Weighted quantile of an array with respect to the last axis.

Parameters
----------
data : ndarray
Input array.
weights : ndarray
Array with the weights. It must have the same size of the last
axis of data.
quantile : float
Quantile to compute.
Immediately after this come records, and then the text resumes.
[src/rtl/booth_multiplier_seq.sv]
// Sequential radix-2 Booth multiplier with signed/unsigned mode and a
// start/busy/done handshake. One add/sub plus one shift per clock.
module booth_multiplier_seq
  import booth_pkg::*;
#(
  parameter int WIDTH = 8
) (
  input  logic                 clock,
  input  logic                 reset,
  input  logic                 start,
  input  logic                 signed_mode,
  input  logic [WIDTH-1:0]     multiplicand,
  input  logic [WIDTH-1:0]     multiplier,
  output logic [2*WIDTH-1:0]   product,
  output logic                 busy,
  output logic                 done
);

  localparam int CW = count_width(WIDTH);

  state_t             state_reg, state_next;
  logic [CW-1:0]      count_reg;
  logic [WIDTH+1:0]   a_reg, a_next;
  logic [WIDTH:0]     q_reg, q_next;
  logic [WIDTH:0]     m_reg;
  logic               qm1_reg, qm1_next;
  logic [2*WIDTH-1:0] product_reg;
  logic               done_reg;
  logic               accept, step, last;

  // Operands are widened by one bit so unsigned MSB=1 stays positive
  function automatic logic [WIDTH:0] extend(input logic [WIDTH-1:0] v, input logic s);
    return s ? {v[WIDTH-1], v} : {1'b0, v};
  endfunction

  booth_step #(.WIDTH(WIDTH)) u_step (
    .a         (a_reg),
    .q         (q_reg),
    .q_m1      (qm1_reg),
    .m         (m_reg),
    .a_next    (a_next),
    .q_next    (q_next),
    .q_m1_next (qm1_next)
  );

  // FSM state register
  always_ff @(posedge clock) begin
    if (reset) begin
      state_reg <= ST_IDLE;
    end else begin
      state_reg <= state_next;
    end
  end

  // Next-state logic and datapath control strobes
  always_comb begin
    state_next = state_reg;
    accept     = 1'b0;
    step       = 1'b0;
    last       = 1'b0;
    case (state_reg)
      ST_IDLE: begin
        if (start) begin
          accept     = 1'b1;
          state_next = ST_RUN;
        end
      end
      ST_RUN: begin
        step = 1'b1;
        // WIDTH+1 steps: counts 0..WIDTH, the last one completes
        if (count_reg == CW'(WIDTH)) begin
          last       = 1'b1;
          state_next = ST_IDLE;
        end
      end
      default: state_next = ST_IDLE;
    endcase
  end

  // Operand latch, iteration registers, result register and done pulse
  always_ff @(posedge clock) begin
    if (reset) begin
      count_reg   <= '0;
      a_reg       <= '0;
      q_reg       <= '0;
      m_reg       <= '0;
      qm1_reg     <= 1'b0;
      product_reg <= '0;
      done_reg    <= 1'b0;
    end else begin
      done_reg <= 1'b0;
      if (accept) begin
        m_reg     <= extend(multiplicand, signed_mode);
        q_reg     <= extend(multiplier, signed_mode);
        a_reg     <= '0;
        qm1_reg   <= 1'b0;
        count_reg <= '0;
      end else if (step) begin
        a_reg     <= a_next;
        q_reg     <= q_next;
        qm1_reg   <= qm1_next;
        count_reg <= count_reg + CW'(1);
        if (last) begin
          // Low 2*WIDTH bits of {A,Q}; exact for both modes
          product_reg <= {a_next[WIDTH-2:0], q_next};
          done_reg    <= 1'b1;
        end
      end
    end
  end

  assign product = product_reg;
  assign busy    = (state_reg == ST_RUN);
  assign done    = done_reg;

endmodule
It must have a value between 0 and 1.

Returns
-------
quantile : float
The output value.
"""
# TODO: Allow to specify the axis
nd = data.ndim
if nd == 0:
TypeError("data must have at least one dimension")
elif nd == 1:
return quantile_1D(data, weights, quantile)
elif nd > 1:
n = data.shape
imr = data.reshape((np.prod(n[:-1]), n[-1]))
result = np.apply_along_axis(quantile_1D, -1, imr, weights, quantile)
return result.reshape(n[:-1])


We will use the quantile function to write an estimate_age function that will return the living probabilities and quantiles for a given name, sex and state.

In [14]:
def estimate_age(name, sex, state = None):
data = get_data(name, sex, state)
qs = [1, 0.75, 0.5, 0.25, 0]
quantiles = [2014 - int(quantile(data.year, data.n_alive, q)) for q in qs]
result = dict(zip(['q0', 'q25', 'q50', 'q75', 'q100'], quantiles))
result['p_alive'] = round(data.n_alive.sum()/data.n_cor.sum()*100, 2)
result['sex'] = sex
result['name'] = name
return pd.Series(result)

estimate_age('Gertrude', 'F')

Out[14]:
name       Gertrude
p_alive       18.17
q0                4
q100            105
q25              71
q50              82
q75              90
sex               F
dtype: object
In [15]:
estimate_age('Ava', 'F')

Out[15]:
name         Ava
p_alive    95.24
q0             4
q100         105
q25            6
q50            8
q75           10
sex            F
dtype: object

We can now use the estimate_age function to compute the quantiles for the most common names and replicate the plots in the Nate Silver article.

In [16]:
top_100_names = bnames.\
groupby(['name', 'sex'], as_index = False).\
sum().\
sort('n', ascending = False)
top_25_females = top_100_names[(top_100_names["sex"] == "F")]
estimates = pd.concat([estimate_age(name, 'F') for name in top_25_females["name"].iloc[:25].tolist()], axis = 1)
estimates.T.sort('q50').reset_index()

Out[16]:
index name p_alive q0 q100 q25 q50 q75 sex
0 24 Emily 90.62 4 105 12 19 28 F
1 18 Ashley 98.5 4 97 18 24 28 F
2 10 Jessica 97.9 4 105 22 27 32 F
3 9 Sarah 83.63 4 105 19 28 37 F
4 17 Anna 51.81 4 105 17 34 65 F
5 3 Jennifer 96.63 4 98 29 36 42 F
6 1 Elizabeth 70.05 4 105 23 39 58 F
7 23 Michelle 95.92 4 99 29 40 47 F
8 20 Kimberly 95.87 4 81 30 41 48 F
9 15 Lisa 94.48 4 104 40 47 51 F
10 14 Karen 89.12 4 105 48 55 62 F
11 7 Susan 86.52 4 105 50 57 63 F
12 19 Donna 81.85 4 105 52 58 66 F
13 16 Sandra 85.46 4 105 50 59 67 F
14 12 Nancy 76.02 4 105 53 62 70 F
15 2 Patricia 77.8 4 105 53 62 70 F
16 4 Linda 84.87 4 105 55 62 67 F
17 22 Carol 77.49 4 105 56 64 71 F
18 0 Mary 51.35 4 105 53 64 75 F
19 5 Barbara 71.56 4 105 57 65 73 F
20 6 Margaret 45.63 4 105 51 65 76 F
21 21 Ruth 34.23 4 105 57 70 83 F
22 13 Betty 50.7 4 105 65 74 82 F
23 11 Helen 29.38 4 105 61 74 86 F
24 8 Dorothy 34.24 4 105 64 76 85 F

25 rows × 9 columns

We can go a step beyond the article and also use the state parameter to get more specific quantiles, if we know the place of birth of a person.

The final step for me is to convert all of this into an interactive webapp. I have done it with R using the shiny package. I am still getting the hang of web frameworks in python, so it will be a while before I get to doing this.